Plasma Sheaths Around Small Bodies: Classical, Space-Charge-Limited (SCL) and Inverse Sheaths

Monday, 15 December 2014
Xu Wang1, Sean Hsu1 and Mihaly Horanyi2, (1)University of Colorado, Boulder, CO, United States, (2)University of Colorado at Boulder, Boulder, CO, United States
Plasma sheaths are formed above the surface of small bodies including the Moon, asteroids and spacecraft. Understanding of sheaths is important for understanding planetary surface processes, dust charging and transport, as well as in-situ measurements and exploration. Sheath formation can be complicated. Fundamentally, there are three kinds: classical (ion-dominated), space-charge-limited or SCL (non-monotonic), and inverse (electron-dominated).

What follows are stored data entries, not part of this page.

==> build 94 <==
==> flow/design.v <==
module alu #(
    parameter INT_W  = 4,
    parameter FRAC_W = 6,
    parameter INST_W = 4,
    parameter DATA_W = INT_W + FRAC_W
)(
    input                     i_clk,
    input                     i_rst_n,
    input                     i_valid,
    input signed [DATA_W-1:0] i_data_a,
    input signed [DATA_W-1:0] i_data_b,
    input        [INST_W-1:0] i_inst,
    output                    o_valid,
    output       [DATA_W-1:0] o_data
);  
reg [DATA_W-1:0] o_data_w, o_data_r;
reg              o_valid_w, o_valid_r;
assign o_valid = o_valid_r;
assign o_data = o_data_r;
reg [9:0] o_data_t;  
wire signed [10:0] sum_temp;
assign sum_temp = {i_data_a[9],i_data_a} + {i_data_b[9],i_data_b};
wire signed [10:0] sub_temp;
assign sub_temp = {i_data_a[9],i_data_a} - {i_data_b[9],i_data_b};
wire signed [19:0] mult_temp;
wire signed [20:0] mult_rnd;
wire signed [14:0] mult_r;
assign mult_temp = i_data_a * i_data_b;
assign mult_rnd = $signed({mult_temp[19],mult_temp}) + $signed(21'd32);  
assign mult_r = mult_rnd[20:6];
wire signed [20:0] i_data_f;
wire signed [20:0] o_data_f;
wire signed [14:0] mult_f;
assign i_data_f = {{5{o_data_r[9]}},o_data_r,6'b0};
assign o_data_f = i_data_f + $signed({mult_temp[19],mult_temp}) + $signed(21'd32);
assign mult_f = o_data_f[20:6];
wire signed [10:0] tanh_pos;
wire signed [10:0] tanh_neg;
assign tanh_pos = ({i_data_a[9],i_data_a} + $signed(11'd33)) >>> 1;
assign tanh_neg = ({i_data_a[9],i_data_a} - $signed(11'd31)) >>> 1;
always@(*)begin
    o_data_t = 10'd0;
    case(i_inst)
        4'd0:begin  
            if (sum_temp > $signed(11'd511)) o_data_t = 10'b0111_1111_11;
            else if (sum_temp < $signed(-11'sd512)) o_data_t = 10'b1000_0000_00;
            else o_data_t = sum_temp[9:0];
        end
        4'd1:begin  
            if (sub_temp > $signed(11'd511)) o_data_t = 10'b0111_1111_11;
            else if (sub_temp < $signed(-11'sd512)) o_data_t = 10'b1000_0000_00;
            else o_data_t = sub_temp[9:0];
        end
        4'd2:begin  
            if (mult_r > $signed(15'd511)) o_data_t = 10'b0111_1111_11;
            else if (mult_r < $signed(-15'sd512)) o_data_t = 10'b1000_0000_00;
            else o_data_t = mult_r[9:0];
        end
        4'd3:begin  
            if (mult_f > $signed(15'd511)) o_data_t = 10'b0111_1111_11;
            else if (mult_f < $signed(-15'sd512)) o_data_t = 10'b1000_0000_00;
            else o_data_t = mult_f[9:0];
        end
        4'd4:begin  
            if(!i_data_a[9])begin
                if(i_data_a >= 10'b0001_1000_00) o_data_t = 10'b0001_0000_00;
                else if(i_data_a >= 10'b0000_1000_00) o_data_t = tanh_pos[9:0];
                else o_data_t = i_data_a;
            end
            else begin
                if(i_data_a >= 10'b1111_100000) o_data_t = i_data_a;
                else if(i_data_a >= 10'b1110_1000_00) o_data_t = tanh_neg[9:0];
                else o_data_t = 10'b1111_0000_00;
            end
        end
        4'd5:begin  
            o_data_t = i_data_a | (~i_data_b);
        end
        4'd6:begin  
            casez(i_data_a)
            10'b1???_????_??: o_data_t = 10'd0;
            10'b01??_????_??: o_data_t = 10'd1;
            10'b001?_????_??: o_data_t = 10'd2;
            10'b0001_????_??: o_data_t = 10'd3;
            10'b0000_1???_??: o_data_t = 10'd4;
            10'b0000_01??_??: o_data_t = 10'd5;
            10'b0000_001?_??: o_data_t = 10'd6;
            10'b0000_0001_??: o_data_t = 10'd7;
            10'b0000_0000_1?: o_data_t = 10'd8;
            10'b0000_0000_01: o_data_t = 10'd9;
            10'd0: o_data_t = 10'd10;
            endcase
        end
        4'd7:begin  
            casez(i_data_a)
            10'd0: o_data_t = 10'd0;
            10'b????_????_?1: o_data_t = 10'd0;
            10'b????_????_10: o_data_t = 10'd1;
            10'b????_???1_00: o_data_t = 10'd2;
            10'b????_??10_00: o_data_t = 10'd3;
            10'b????_?100_00: o_data_t = 10'd4;
            10'b????_1000_00: o_data_t = 10'd5;
            10'b???1_0000_00: o_data_t = 10'd6;
            10'b??10_0000_00: o_data_t = 10'd7;
            10'b?100_0000_00: o_data_t = 10'd8;
            10'b1000_0000_00: o_data_t = 10'd9;
            endcase
        end
        4'd8:begin  
            o_data_t = i_data_a[9] + i_data_a[8] +i_data_a[7] +i_data_a[6] +i_data_a[5] +i_data_a[4] +i_data_a[3] +i_data_a[2] +i_data_a[1] +i_data_a[0];
        end
        4'd9:begin  
            if(i_data_b == 10'd0) o_data_t = i_data_a;
            else if(i_data_b == 10'd1) o_data_t = {i_data_a[8:0],i_data_a[9]};
            else if(i_data_b == 10'd2) o_data_t = {i_data_a[7:0],i_data_a[9:8]};
            else if(i_data_b == 10'd3) o_data_t = {i_data_a[6:0],i_data_a[9:7]};
            else if(i_data_b == 10'd4) o_data_t = {i_data_a[5:0],i_data_a[9:6]};
            else if(i_data_b == 10'd5) o_data_t = {i_data_a[4:0],i_data_a[9:5]};
            else if(i_data_b == 10'd6) o_data_t = {i_data_a[3:0],i_data_a[9:4]};
            else if(i_data_b == 10'd7) o_data_t = {i_data_a[2:0],i_data_a[9:3]};
            else if(i_data_b == 10'd8) o_data_t = {i_data_a[1:0],i_data_a[9:2]};
            else   o_data_t = {i_data_a[0],i_data_a[9:1]};
        end
    endcase
end
always@(*) begin
    o_data_w = o_data_t;
    o_valid_w = (i_valid == 1'b1)? 1'b1:1'b0;
end
always@(posedge i_clk or negedge i_rst_n) begin
    if (!i_rst_n) begin
        o_data_r <= 'b0;
        o_valid_r <= 'b0;
    end 
    else begin
        if (i_valid) o_data_r <= o_data_w;
        o_valid_r <= o_valid_w;
    end
end
endmodule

All the three kinds of sheaths can, in general, exist above the surface of small bodies that both collect (e.g., solar wind plasma) and emit (e.g., photoelectrons and secondary electrons) charged particles. For the first time, we do laboratory experiments to show the emergence of all these sheaths by changing a single parameter: the ratio of emitted to collected electron currents. In the experiments, plasma is created using a hot filament to emit energetic primary electrons to ionize neutral particles. Secondary electrons are also created from a surface where the primary electrons bombard. By changing the neutral pressure, the thermal electron density is changed from higher to lower than the secondary electron density, showing a change in sheath structure from classical through SCL to inverse profiles. We investigate the conditions for the formation of these sheathes and their properties.